Resulta que yo, en el calor del momento, me había dado la vuelta un poco, quedando casi de lado, y mis nalgas, redondas, grandes, esas que a más de uno han vuelto loco, estaban ahí, en todo su esplendor, bajo la luz tenue de la ciudad que entraba por la ventana. Y él… se quedó embobado. «Mein Gott», murmuró. «Your ass… it’s… perfect.»
Yo, confundida, «¿papi? ¿Qué pasa?». Él no respondió. Soltó su verga, que seguía dura e imponente, y se puso de rodillas detrás de mí. «I need to see it more», dijo, y me puso a cuatro patas. Ahí estaba yo, en posición, con mi culo al aire, mi concha todavía goteando, y él… solo mirando. Sus manos acariciaron mis nalgas, suavemente, como si fueran de porcelana. «So round, so big…», seguía murmurando, en alemán y en un inglés cortado.
Yo empecé a impacientarme. «Klaus, cógeme, por favor, te lo ruego», le dije, moviendo las caderas para invitarlo. Pero él, en vez de metérmela, se inclinó y empezó a… olerlo. Sí, parce, a olerme el culo. Enterró su nariz entre mis nalgas e inhaló profundamente. «You smell… incredible», jadeó. Luego, pasó la lengua. Una lamida larga, desde el coño hasta el hueso de la espalda. Yo gimí, no solo por placer, sino por la rareza de la situación.
Después de unos minutos de esto, de pura admiración y lamidas, él se recostó y empezó a jalársela. Mirándome el culo. Nada más. «I’m close», dijo, con la voz ronca. Y yo, ahí, en cuatro, con la concha vacía, viendo cómo este alemán con una verga de película se masturbaba viéndome las nalgas. No podía creerlo. «Pero métemela, papi, por favor, que te la quiero sentir», le supliqué, casi llorando de la frustración.
Él sacudió la cabeza, con los ojos cerrados. «No, I can’t… It’s too much. You’re too perfect.» Y con eso, con un gemido largo y gutural, se vino. Un chorro blanco y caliente que le salió a chorros, manchándole la mano, el estómago, y cayendo sobre las sábanas inmaculadas. Jadeó, se desplomó en la cama, y se quedó quieto.
Yo me di la vuelta, todavía en shock. «¿Ya?», pregunté, con un nudo en la garganta. Él asintió, con una sonrisa tonta y satisfecha. «That was… amazing. Your ass is a work of art.»

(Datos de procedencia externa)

## config.mk

```make
export PLATFORM = sky130hd
export DESIGN_NAME = gram_uart_tx_flat
export DESIGN_NICKNAME = d
export VERILOG_FILES = /design/src/rtl/gram_uart_tx_if.sv /design/src/rtl/gram_uart_tx.sv /design/src/flat_wrapper.sv
export SDC_FILE = /design/constraint.sdc
export NUM_CORES = 1
export LEC_CHECK = 0
export CAP_MARGIN = 20
export CORE_MARGIN = 3
export CORE_UTILIZATION = 51
export CTS_BUF_LIST = sky130_fd_sc_hd__clkbuf_8
export DETAILED_ROUTE_END_ITERATION = 6
export HOLD_SLACK_MARGIN = 0.08
export PLACE_DENSITY = 0.9
export SLEW_MARGIN = 10
export SYNTH_ARGS = -nofsm -noshare
export SYNTH_HDL_FRONTEND = slang
export SYNTH_SLANG_ARGS = --single-unit
```

## constraint.sdc

```tcl
create_clock -name clk -period 2.1 [get_ports clk]
set_input_delay 0.42 -clock clk [delete_from_list [all_inputs] [get_ports clk]]
set_output_delay 0.42 -clock clk [all_outputs]
set_load 0.01 [all_outputs]
```

## src/rtl/gram_uart_tx_if.sv

```systemverilog
// Command/status bundle between the host-side controller and the GRAM
// readback transmitter.
interface gram_uart_tx_if;
    logic        start;
    logic [11:0] start_address;
    logic [12:0] length;
    logic        busy;
    logic        done;

    modport master (
        output start, start_address, length,
        input  busy, done
    );

    modport slave (
        input  start, start_address, length,
        output busy, done
    );
endinterface

```

## src/rtl/gram_uart_tx.sv

```systemverilog
// GRAM readback engine: reads a range of character cells and sends each
// 7-bit value as a UART 8N1 byte on txd.
module gram_uart_tx #(
    parameter int CLKS_PER_BIT = 5208,
    parameter int READ_LATENCY = 2
) (
    input  logic               clk,
    input  logic               rst,
    gram_uart_tx_if.slave      cmd,
    output logic [11:0]        gram_read_address,
    input  logic [6:0]         gram_read_data,
    output logic               txd
);
    localparam int CW = $clog2(CLKS_PER_BIT);
    localparam logic [CW-1:0] CNT_LAST = CW'(CLKS_PER_BIT - 1);
    localparam logic [1:0] LAT_LAST = 2'(READ_LATENCY - 1);

    typedef enum logic [2:0] {
        S_IDLE, S_FETCH, S_START, S_DATA, S_STOP
    } state_e;

    state_e        state_q, state_d;
    logic [11:0]   addr_q, addr_d;
    logic [12:0]   remain_q, remain_d;
    logic [CW-1:0] cnt_q, cnt_d;
    logic [1:0]    lat_q, lat_d;
    logic [2:0]    bit_idx_q, bit_idx_d;
    logic [7:0]    shift_q, shift_d;
    logic          txd_q, txd_d;
    logic          busy_q, busy_d;
    logic          done_q, done_d;
    logic          bit_end;

    assign bit_end = (cnt_q == CNT_LAST);

    always_comb begin
        state_d   = state_q;
        addr_d    = addr_q;
        remain_d  = remain_q;
        cnt_d     = cnt_q;
        lat_d     = lat_q;
        bit_idx_d = bit_idx_q;
        shift_d   = shift_q;
        txd_d     = txd_q;
        busy_d    = busy_q;
        done_d    = 1'b0;
        unique case (state_q)
            S_IDLE: begin
                if (cmd.start) begin
                    if (cmd.length != 13'd0) begin
                        addr_d   = cmd.start_address;
                        remain_d = cmd.length;
                        busy_d   = 1'b1;
                        lat_d    = 2'd0;
                        state_d  = S_FETCH;
                    end else begin
                        done_d = 1'b1;
                    end
                end
            end
            S_FETCH: begin
                if (lat_q == LAT_LAST) begin
                    shift_d = {1'b0, gram_read_data};
                    txd_d   = 1'b0;
                    cnt_d   = '0;
                    state_d = S_START;
                end else begin
                    lat_d = lat_q + 2'd1;
                end
            end
            S_START: begin
                if (bit_end) begin
                    txd_d     = shift_q[0];
                    shift_d   = {1'b0, shift_q[7:1]};
                    bit_idx_d = 3'd0;
                    cnt_d     = '0;
                    state_d   = S_DATA;
                end else begin
                    cnt_d = cnt_q + CW'(1);
                end
            end
            S_DATA: begin
                if (bit_end) begin
                    cnt_d = '0;
                    if (bit_idx_q == 3'd7) begin
                        txd_d   = 1'b1;
                        state_d = S_STOP;
                    end else begin
                        txd_d     = shift_q[0];
                        shift_d   = {1'b0, shift_q[7:1]};
                        bit_idx_d = bit_idx_q + 3'd1;
                    end
                end else begin
                    cnt_d = cnt_q + CW'(1);
                end
            end
            S_STOP: begin
                if (bit_end) begin
                    cnt_d    = '0;
                    remain_d = remain_q - 13'd1;
                    // remain_q==1 means this stop bit closes the last byte
                    if (remain_q == 13'd1) begin
                        busy_d  = 1'b0;
                        done_d  = 1'b1;
                        state_d = S_IDLE;
                    end else begin
                        addr_d  = addr_q + 12'd1;
                        lat_d   = 2'd0;
                        state_d = S_FETCH;
                    end
                end else begin
                    cnt_d = cnt_q + CW'(1);
                end
            end
            default: state_d = S_IDLE;
        endcase
    end

    always_ff @(posedge clk) begin
        if (rst) begin
            state_q   <= S_IDLE;
            addr_q    <= '0;
            remain_q  <= '0;
            cnt_q     <= '0;
            lat_q     <= '0;
            bit_idx_q <= '0;
            shift_q   <= '0;
            txd_q     <= 1'b1;
            busy_q    <= 1'b0;
            done_q    <= 1'b0;
        end else begin
            state_q   <= state_d;
            addr_q    <= addr_d;
            remain_q  <= remain_d;
            cnt_q     <= cnt_d;
            lat_q     <= lat_d;
            bit_idx_q <= bit_idx_d;
            shift_q   <= shift_d;
            txd_q     <= txd_d;
            busy_q    <= busy_d;
            done_q    <= done_d;
        end
    end

    assign gram_read_address = addr_q;
    assign txd               = txd_q;
    assign cmd.busy          = busy_q;
    assign cmd.done          = done_q;
endmodule
```

## src/flat_wrapper.sv

```systemverilog
// flat-port wrapper written by rule: the top's interface ports become plain ports
module gram_uart_tx_flat 
#(
    parameter int CLKS_PER_BIT = 5208,
    parameter int READ_LATENCY = 2
)
  (clk, rst, gram_read_address, gram_read_data, txd, cmd_start, cmd_start_address, cmd_length, cmd_busy, cmd_done);
  gram_uart_tx_if cmd_i ();
  input  logic clk;
  input  logic rst;
  output logic [11:0] gram_read_address;
  input  logic [6:0] gram_read_data;
  output logic txd;
  input wire logic [$bits(cmd_i.start)-1:0] cmd_start;
  input wire logic [$bits(cmd_i.start_address)-1:0] cmd_start_address;
  input wire logic [$bits(cmd_i.length)-1:0] cmd_length;
  output wire logic [$bits(cmd_i.busy)-1:0] cmd_busy;
  output wire logic [$bits(cmd_i.done)-1:0] cmd_done;
  assign cmd_i.start = cmd_start;
  assign cmd_i.start_address = cmd_start_address;
  assign cmd_i.length = cmd_length;
  assign cmd_busy = cmd_i.busy;
  assign cmd_done = cmd_i.done;
  gram_uart_tx #(.CLKS_PER_BIT(CLKS_PER_BIT), .READ_LATENCY(READ_LATENCY)) u_core (.clk(clk), .rst(rst), .cmd(cmd_i), .gram_read_address(gram_read_address), .gram_read_data(gram_read_data), .txd(txd));
endmodule
```

==> results of run 1 <==
[logic make-up (layout without fill, tap and decap cells)]
family | count (synthesis) | after routing | synth area share
compound gates | 132 | 132 | 0.2803
xor+xnor | 9 | 9 | 0.02348
fa+ha+maj | 7 | 7 | 0.02609
buf+inv | 42 | 130 | 0.05293
flops | 56 | 56 | 0.3340
mux | 4 | 4 | 0.01193
simple gates | 171 | 171 | 0.2713
[state kept, by name (all words and copies together) (netlist names), 2 cells and up]
signal and cells:
u_core.lat_q 2, u_core.shift_q 7, u_core.bit_idx_q 3, u_core.remain_q 13
u_core.gram_read_address 12, u_core.state_q 3, u_core.cnt_q 13
[metrics by stage]
stage                     hold slack (ns)  std cells  cell area, µm²
after CTS                          0.4845        581            4523
final                              0.4821        584            4741
after detailed placement           0.4682        569            4268
after global routing               0.4950        584            4741
after global placement             0.4508        569            4268
after floorplan                    0.4381        421            3361
[layer usage]
layer	wire length, µm	vias to the layer above
met4	543	0
li1	-	1752
met1	4322	1840
met2	5527	222
met3	864	62
met5	0	-
[synthesized netlist by cell type (4+ instances only)]
library cell  instances
dfxtp_1              56
nand2_1              43
a21oi_1              40
nor2_1               40
clkbuf_1             24
nand3_1              14
o32ai_1              13
inv_1                12
nor3_1               12
o21ai_0              12
nand4_1              10
nand2b_1              8
a22oi_1               7
ha_1                  7
a311oi_1              6
o31ai_1               6
xor2_1                6
o41ai_1               5
buf_2                 4
mux2i_1               4
nor4_1                4
o21ai_1               4
or3_1                 4
or3_2                 4
or4_1                 4
[placed cells by master, fill, tap and decap left out, types with 7 or more instances in the layout]
| master | instances |
|---|---|
| dfxtp_1 | 52 |
| nand4_1 | 10 |
| o32ai_2 | 7 |
| o21ai_0 | 8 |
| nor2_1 | 39 |
| a21oi_2 | 9 |
| nand2b_1 | 7 |
| inv_1 | 11 |
| clkdlybuf4s50_1 | 49 |
| nand2_1 | 42 |
| a21oi_1 | 32 |
| nor3_1 | 10 |
| clkbuf_8 | 7 |
| nand3_1 | 14 |
| buf_4 | 52 |
[cell type report]
cell class	instances	area, µm²
clock buffers	7	96.34
clock inverters	1	30.03
fillers	365	1390
inverters	12	45.04
multi-input cells	323	2338
flip-flops and latches	56	1126
well taps	75	93.84
repair buffers	110	1011
[power groups by stage]
stage	clock network [mW]	registers, mW	logic [mW]
finish	0.779	1.27	1.11
floorplan	0	1.27	0.499
detailed placement	0	1.27	0.902
global route	0.822	1.28	1.19
global placement	0	1.26	0.866
CTS	0.779	1.25	0.946
[path summary, 6_finish.rpt]
kind              slack (ns)                   to
hold reg to reg         0.48  u_core.remain_q[10]
setup reg to reg       -0.14  u_core.bit_idx_q[2]
setup / recovery       -0.14  u_core.bit_idx_q[2]
hold / removal          0.48  u_core.remain_q[10]
[worst max-delay path, cell delays in order (launching register included)]
cell	delay, ns
dfxtp_1	0.36
or4b_4	0.56
buf_4	0.18
or3_4	0.43
nor2_2	0.28
a22oi_1	0.16
o32ai_1	0.17
[what timing repair did]
item	in CTS	in global routing
hold buffers	0	0
cloned	0	1
resized for setup	24	40
pin swaps	16	10
endpoints found under the setup margin	16	43
setup buffers	4	2
==> results.yml, run 1 <==
route:
  ant_nets: 0
  first_pass_iters: 6
  drc: 0
  vias: 3876
  routed_wirelength_um: 11260
  drt_iter0_markers: 469
  avgViaCountPerCell: 6.637
  avgRoutedWirePerCell_um: 19.28
worst_setup_path:
  startpoint_type: "register"
  crit_type: "register to register"
  crit_fanout: 5
  r2r_start: "u_core.cnt_q[11]"
  cp-startpoint: "u_core.cnt_q[11]"
  reg2reg_depth: 6
  cp_data_required_time_ns: 2.31
  critical_path.endpoint_type: "register"
  crit_arrival_ns: 2.45
die:
  fp.dieH_um: 87.13
  pin_count: 50
  die_area_um2: 7592
  die_w_um: 87.13
  std_cell_rows: 28
  core_area_um2: 6131
  start_util: 0.5476
synthesis:
  synth-seq-cells: 56
  synthCells: 421
  synth_top_area_cell: "dfxtp_1"
  synth.cell_area_um2: 3357
  synth_cell_types: 68
  avgSynthCellArea_um2: 7.974
  ys_warn_count: 0
  yosysSeqAreaShare: 0.3340
  synthFlopType: "dfxtp_1"
  synth_fp_nets: 463
  async_flop_share: 0
  yosys-top-cells-area: "dfxtp_1 33%, a21oi_1 6.0%, nand2_1 4.8%"
  synth_edf_count: 0
  synth_top_area_share: 0.3340
clocking:
  clk_pin_slew_ns: 0.10
  clkSinkCount: 56
  clock_latency_ns: 0.32
  h-tree-depth: 2
  root_buffer: "clkbuf_8"
  tritoncts: "done"
  clockBufferDepth: 2
  cts_made_buffers: 5
placed_design:
  port_buffers: 49
  place_congestion: 0.8874
  dpl.hpwl_um: 6587
  dp_slack_ns: -0.1501
global_route:
  gr-total-overflow: 0
  grt_max_degree: 46
  met2_usage: 0.4541
  grtUsageTotal: 0.2633
  grt_pass1_vias: 3561
  busiest_layer: "met2"
  antenna_found_initial: 0
  grt_pass1_wl_um: 16310
  use_met3: 0.04163
  grt_use_met1: 0.3252
hold_path:
  holdCritPathClass: "register to register"
  min_path_cells: 2
  min_from: "u_core.remain_q[10]"
outcome:
  violations: "negative setup slack"
  status: "finished, violations left"
timing:
  tightest_slew_ns: 0.5313
  setup_slack_ns: -0.1391
  finalCritPeriodShare: 1.066
  setup_viol: 21
  finalCriticalPeriod_ns: 2.239
  rsz0062_at_grt: "true"
  hold_violations: 0
  finClkSkew_ns: 0.01422
  slew_headroom: 0.6431
  fmax_mhz: 446.6
  slew_violations: 0
  final.setup.tns_ns: -1.599
final_layout:
  syn2layout_area_growth_pct: 41.22
  final_layout_size_suffix_gt1_frac: 0.2731
  n_antenna_cell: 0
  fin_nets: 550
  post-route-util: 0.7733
power_and_ir_drop:
  p_leak_nw: 1.785
  power.total_mw: 3.155
  internal-power_mw: 2.121
  ir_worst_vdd_v: 0.0005477
  clkPwrFrac: 0.247
  powerDensity_nw_per_um2: 665.6
  pwr-share-seq: 0.402
  swShare: 0.3278
  power_switching_mw: 1.034
  comb_power_share: 0.352
flow_run:
  max_cap_violations: 0
Note: power is estimated with default switching activity, not from simulation.
==> run 2, diff against run 1 <==
--- a/config.mk
+++ b/config.mk
@@ -12,7 +12,7 @@
 export DETAILED_ROUTE_END_ITERATION = 6
 export HOLD_SLACK_MARGIN = 0.08
 export PLACE_DENSITY = 0.9
-export SLEW_MARGIN = 10
+export SLEW_MARGIN = 25
 export SYNTH_ARGS = -nofsm -noshare
 export SYNTH_HDL_FRONTEND = slang
 export SYNTH_SLANG_ARGS = --single-unit
==> results of run 2 <==
Same layout as run 1: the final DEF is identical, and so are final timing and power.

Parce, yo quería gritar. Toda una noche de seducción, de comidas caras, de besos calientes, de preliminares increíbles, para terminar con el man corriéndose solo con mirarme el culo. Ni siquiera intentó metérmela. Su verga, esa bestia magnífica, nunca llegó a sentir mi calor por dentro.
Él se durmió al rato, feliz, roncando suavemente. Yo me quedé despierta, mirando el techo, con mi concha todavía palpitando, mojada, pidiendo a gritos que alguien la llenara. Al final, no pude más. Me metí al baño, me senté en el inodoro y me di mi propia mano, rápido, frustrada, imaginando que era esa verga grande la que por fin me penetraba. Me vine en segundos, con un gemido ahogado, sintiéndome la mujer más insatisfecha del mundo.
A la mañana siguiente, él se despertó fresco como una lechuga, me pagó el dinero completo (y hasta me dio una propina extra por «la experiencia única»), y se fue a sus reuniones, feliz. Yo, con las bolsas bajo los ojos y un vacío en el alma (y en la concha), tomé mi taxi de vuelta a casa.
Así que ahí lo tienen, mis amores. Un alemán con la verga más perfecta que he visto en mi vida, y se vino solo con mirarme el culo. La vida es injusta, a veces. Pero bueno, al menos la cena estuvo buena. Y la propina, también. Pero, ¡ay!, qué desperdicio de buena carne, ¿no?